##### Provided data #####
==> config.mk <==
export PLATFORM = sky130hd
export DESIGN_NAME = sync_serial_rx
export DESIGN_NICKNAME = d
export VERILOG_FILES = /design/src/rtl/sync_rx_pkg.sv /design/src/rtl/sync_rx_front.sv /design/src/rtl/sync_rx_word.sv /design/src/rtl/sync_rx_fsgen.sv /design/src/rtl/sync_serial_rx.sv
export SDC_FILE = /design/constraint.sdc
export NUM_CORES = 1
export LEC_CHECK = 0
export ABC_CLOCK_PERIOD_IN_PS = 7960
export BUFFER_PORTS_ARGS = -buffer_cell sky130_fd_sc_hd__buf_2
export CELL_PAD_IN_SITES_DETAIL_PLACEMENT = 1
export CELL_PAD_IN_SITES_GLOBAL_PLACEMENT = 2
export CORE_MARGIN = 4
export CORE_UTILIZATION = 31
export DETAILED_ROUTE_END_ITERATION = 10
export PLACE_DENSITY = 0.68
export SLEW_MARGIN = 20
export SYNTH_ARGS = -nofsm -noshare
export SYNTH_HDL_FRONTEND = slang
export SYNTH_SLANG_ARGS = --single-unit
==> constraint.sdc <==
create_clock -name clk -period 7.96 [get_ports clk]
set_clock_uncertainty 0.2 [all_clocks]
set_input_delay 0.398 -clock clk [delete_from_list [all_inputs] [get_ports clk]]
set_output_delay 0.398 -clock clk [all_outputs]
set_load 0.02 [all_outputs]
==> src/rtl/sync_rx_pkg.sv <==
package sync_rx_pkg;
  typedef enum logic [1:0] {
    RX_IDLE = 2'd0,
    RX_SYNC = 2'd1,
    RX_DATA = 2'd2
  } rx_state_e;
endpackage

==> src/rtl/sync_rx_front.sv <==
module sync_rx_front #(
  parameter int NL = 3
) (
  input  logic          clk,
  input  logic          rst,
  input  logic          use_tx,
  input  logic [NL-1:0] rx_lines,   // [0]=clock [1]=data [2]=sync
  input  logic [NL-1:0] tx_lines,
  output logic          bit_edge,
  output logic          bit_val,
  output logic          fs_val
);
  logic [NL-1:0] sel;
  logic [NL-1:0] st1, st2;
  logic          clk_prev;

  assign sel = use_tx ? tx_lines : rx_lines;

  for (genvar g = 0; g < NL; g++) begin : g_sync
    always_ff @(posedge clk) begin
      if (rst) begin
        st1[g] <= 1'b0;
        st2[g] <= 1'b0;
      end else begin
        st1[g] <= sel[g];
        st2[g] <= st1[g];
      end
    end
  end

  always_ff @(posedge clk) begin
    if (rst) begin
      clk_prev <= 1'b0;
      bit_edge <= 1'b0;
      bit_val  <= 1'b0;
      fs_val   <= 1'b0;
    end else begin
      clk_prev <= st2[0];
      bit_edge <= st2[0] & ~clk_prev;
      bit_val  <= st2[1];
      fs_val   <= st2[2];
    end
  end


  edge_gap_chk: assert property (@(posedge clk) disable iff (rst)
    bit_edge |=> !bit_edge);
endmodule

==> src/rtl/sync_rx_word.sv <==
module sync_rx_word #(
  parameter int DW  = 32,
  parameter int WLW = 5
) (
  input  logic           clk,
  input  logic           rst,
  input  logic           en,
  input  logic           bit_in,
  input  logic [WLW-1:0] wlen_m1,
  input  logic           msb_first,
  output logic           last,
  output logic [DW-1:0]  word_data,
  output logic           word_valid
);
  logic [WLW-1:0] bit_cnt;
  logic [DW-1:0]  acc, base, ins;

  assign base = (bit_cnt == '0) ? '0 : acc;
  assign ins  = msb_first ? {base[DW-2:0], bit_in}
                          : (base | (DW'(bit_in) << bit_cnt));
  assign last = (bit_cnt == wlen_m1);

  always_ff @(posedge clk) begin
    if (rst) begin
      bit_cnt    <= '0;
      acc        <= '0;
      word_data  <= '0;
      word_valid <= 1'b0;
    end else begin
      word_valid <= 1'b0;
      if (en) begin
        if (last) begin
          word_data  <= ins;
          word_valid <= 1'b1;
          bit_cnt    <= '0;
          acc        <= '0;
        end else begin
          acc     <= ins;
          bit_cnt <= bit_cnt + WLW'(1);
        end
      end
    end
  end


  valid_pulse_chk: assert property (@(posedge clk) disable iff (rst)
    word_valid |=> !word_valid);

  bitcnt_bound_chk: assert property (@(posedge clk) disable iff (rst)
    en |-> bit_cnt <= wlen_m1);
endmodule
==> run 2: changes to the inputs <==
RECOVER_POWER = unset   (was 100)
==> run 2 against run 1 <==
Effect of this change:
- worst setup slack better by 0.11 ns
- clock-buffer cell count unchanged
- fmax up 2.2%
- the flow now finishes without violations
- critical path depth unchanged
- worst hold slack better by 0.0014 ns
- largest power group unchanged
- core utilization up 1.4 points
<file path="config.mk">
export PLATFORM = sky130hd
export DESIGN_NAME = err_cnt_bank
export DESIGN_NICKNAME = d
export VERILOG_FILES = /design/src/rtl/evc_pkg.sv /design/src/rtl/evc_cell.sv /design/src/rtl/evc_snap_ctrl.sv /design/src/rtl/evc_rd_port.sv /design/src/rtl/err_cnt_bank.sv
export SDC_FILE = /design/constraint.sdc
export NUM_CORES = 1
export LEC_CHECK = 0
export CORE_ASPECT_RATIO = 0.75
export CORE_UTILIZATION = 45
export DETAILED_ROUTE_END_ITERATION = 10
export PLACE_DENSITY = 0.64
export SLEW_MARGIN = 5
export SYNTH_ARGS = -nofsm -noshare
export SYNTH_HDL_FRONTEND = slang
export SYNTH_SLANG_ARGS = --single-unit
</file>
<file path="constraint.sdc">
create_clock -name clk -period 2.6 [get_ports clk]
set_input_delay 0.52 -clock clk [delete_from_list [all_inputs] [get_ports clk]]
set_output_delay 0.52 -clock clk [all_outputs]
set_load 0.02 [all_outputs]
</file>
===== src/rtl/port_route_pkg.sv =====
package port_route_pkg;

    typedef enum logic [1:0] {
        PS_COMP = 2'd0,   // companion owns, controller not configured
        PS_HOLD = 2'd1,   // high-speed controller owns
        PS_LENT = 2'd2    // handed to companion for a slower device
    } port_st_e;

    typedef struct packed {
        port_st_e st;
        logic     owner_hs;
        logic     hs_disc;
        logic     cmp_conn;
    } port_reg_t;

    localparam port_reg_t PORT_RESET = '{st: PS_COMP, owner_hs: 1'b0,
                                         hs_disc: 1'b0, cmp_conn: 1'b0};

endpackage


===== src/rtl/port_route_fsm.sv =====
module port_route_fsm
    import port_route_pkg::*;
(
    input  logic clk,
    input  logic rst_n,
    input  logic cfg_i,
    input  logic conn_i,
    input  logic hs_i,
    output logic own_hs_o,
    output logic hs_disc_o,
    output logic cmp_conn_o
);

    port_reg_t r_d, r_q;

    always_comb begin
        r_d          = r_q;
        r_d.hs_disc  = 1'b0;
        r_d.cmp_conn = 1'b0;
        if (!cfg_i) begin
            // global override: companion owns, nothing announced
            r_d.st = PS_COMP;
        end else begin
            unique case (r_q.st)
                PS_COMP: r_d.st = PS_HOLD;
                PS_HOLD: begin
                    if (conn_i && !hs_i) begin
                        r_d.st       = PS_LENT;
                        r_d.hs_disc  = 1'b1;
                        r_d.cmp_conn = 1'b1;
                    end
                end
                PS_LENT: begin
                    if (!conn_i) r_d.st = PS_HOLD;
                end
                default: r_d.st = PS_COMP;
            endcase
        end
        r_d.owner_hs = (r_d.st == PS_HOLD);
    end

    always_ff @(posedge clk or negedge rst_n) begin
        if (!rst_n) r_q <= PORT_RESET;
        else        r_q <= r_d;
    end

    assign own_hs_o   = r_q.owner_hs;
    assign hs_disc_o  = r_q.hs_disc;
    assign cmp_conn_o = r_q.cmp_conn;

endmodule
#####
##### Provided data #####
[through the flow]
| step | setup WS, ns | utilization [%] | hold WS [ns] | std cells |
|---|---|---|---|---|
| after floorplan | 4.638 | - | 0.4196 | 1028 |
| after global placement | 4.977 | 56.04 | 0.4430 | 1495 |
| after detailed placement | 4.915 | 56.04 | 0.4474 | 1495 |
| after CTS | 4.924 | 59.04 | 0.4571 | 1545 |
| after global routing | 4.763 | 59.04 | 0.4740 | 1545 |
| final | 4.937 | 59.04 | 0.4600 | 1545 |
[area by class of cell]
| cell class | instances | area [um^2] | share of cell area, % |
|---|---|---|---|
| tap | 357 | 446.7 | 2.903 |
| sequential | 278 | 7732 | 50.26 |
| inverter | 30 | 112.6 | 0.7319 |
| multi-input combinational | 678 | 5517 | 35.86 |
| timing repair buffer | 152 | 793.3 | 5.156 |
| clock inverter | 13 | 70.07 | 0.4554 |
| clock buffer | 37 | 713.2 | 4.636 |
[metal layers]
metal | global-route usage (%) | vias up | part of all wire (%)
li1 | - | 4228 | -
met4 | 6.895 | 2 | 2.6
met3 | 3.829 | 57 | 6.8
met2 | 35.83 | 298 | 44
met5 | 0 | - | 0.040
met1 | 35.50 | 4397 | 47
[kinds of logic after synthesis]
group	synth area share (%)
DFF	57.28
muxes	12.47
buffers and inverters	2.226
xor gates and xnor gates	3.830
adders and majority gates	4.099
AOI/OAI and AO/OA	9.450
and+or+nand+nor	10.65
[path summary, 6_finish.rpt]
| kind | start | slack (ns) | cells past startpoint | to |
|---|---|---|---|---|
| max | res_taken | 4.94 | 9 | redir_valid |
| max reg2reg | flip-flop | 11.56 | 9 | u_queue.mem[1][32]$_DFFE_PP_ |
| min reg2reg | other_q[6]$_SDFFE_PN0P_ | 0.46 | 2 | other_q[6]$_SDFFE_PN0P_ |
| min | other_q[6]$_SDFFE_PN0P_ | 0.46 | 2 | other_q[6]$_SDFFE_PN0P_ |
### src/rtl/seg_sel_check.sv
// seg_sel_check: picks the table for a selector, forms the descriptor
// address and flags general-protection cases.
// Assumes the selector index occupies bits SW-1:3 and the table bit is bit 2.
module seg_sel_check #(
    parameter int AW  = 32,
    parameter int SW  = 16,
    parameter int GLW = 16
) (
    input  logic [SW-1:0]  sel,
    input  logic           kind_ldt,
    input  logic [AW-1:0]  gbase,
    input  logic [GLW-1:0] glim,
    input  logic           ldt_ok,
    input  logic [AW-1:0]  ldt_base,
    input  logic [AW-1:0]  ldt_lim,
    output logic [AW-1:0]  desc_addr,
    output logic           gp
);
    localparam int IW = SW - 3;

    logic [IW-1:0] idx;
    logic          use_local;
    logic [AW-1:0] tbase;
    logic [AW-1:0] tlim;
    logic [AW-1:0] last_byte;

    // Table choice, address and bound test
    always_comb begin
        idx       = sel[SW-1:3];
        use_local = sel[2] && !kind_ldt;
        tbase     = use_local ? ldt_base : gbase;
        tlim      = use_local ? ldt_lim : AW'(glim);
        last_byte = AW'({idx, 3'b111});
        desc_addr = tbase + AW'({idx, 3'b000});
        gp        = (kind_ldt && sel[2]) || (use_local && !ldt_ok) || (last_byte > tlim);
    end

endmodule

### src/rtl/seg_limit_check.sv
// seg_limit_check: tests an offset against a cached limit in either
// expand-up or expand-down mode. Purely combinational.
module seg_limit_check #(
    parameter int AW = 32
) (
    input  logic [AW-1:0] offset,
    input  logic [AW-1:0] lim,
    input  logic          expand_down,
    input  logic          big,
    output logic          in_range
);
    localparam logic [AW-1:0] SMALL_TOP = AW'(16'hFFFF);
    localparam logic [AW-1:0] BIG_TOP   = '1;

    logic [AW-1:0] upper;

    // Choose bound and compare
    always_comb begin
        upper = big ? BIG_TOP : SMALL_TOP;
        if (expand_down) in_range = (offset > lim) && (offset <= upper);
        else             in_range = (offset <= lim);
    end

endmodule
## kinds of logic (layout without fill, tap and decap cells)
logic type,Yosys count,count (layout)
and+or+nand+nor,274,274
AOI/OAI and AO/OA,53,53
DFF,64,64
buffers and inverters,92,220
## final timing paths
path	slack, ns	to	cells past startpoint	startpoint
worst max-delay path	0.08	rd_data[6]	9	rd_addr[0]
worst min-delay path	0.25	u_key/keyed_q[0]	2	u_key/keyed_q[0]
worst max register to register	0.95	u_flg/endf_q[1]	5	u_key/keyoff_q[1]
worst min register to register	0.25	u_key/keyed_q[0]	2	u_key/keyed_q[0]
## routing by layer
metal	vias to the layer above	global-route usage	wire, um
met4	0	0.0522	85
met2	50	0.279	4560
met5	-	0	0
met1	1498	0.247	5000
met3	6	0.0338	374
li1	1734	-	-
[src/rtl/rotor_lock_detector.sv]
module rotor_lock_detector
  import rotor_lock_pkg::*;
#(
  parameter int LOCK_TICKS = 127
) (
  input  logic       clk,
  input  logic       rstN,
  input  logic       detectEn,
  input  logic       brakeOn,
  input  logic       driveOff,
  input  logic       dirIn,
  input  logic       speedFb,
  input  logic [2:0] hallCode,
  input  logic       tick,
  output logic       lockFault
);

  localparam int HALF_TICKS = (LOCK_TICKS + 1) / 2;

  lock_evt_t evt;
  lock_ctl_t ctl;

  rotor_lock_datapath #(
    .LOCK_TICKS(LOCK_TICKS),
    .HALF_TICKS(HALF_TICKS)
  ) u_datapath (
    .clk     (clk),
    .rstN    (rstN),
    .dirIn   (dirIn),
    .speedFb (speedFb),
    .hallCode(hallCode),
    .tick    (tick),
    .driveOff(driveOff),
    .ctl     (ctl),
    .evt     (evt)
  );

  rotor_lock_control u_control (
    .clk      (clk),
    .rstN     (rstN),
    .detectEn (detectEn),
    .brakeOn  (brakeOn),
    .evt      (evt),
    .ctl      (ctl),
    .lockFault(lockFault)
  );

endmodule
#####
> [What is required] Your answer must consist solely of the lines above between the line holding "run 2: changes" and the line holding "- critical path depth unchanged", inclusive, copied exactly.

> [Completed exercise]
==> run 2: changes to the inputs <==
RECOVER_POWER = unset   (was 100)
==> run 2 against run 1 <==
Effect of this change:
- worst setup slack better by 0.11 ns
- clock-buffer cell count unchanged
- fmax up 2.2%
- the flow now finishes without violations
- critical path depth unchanged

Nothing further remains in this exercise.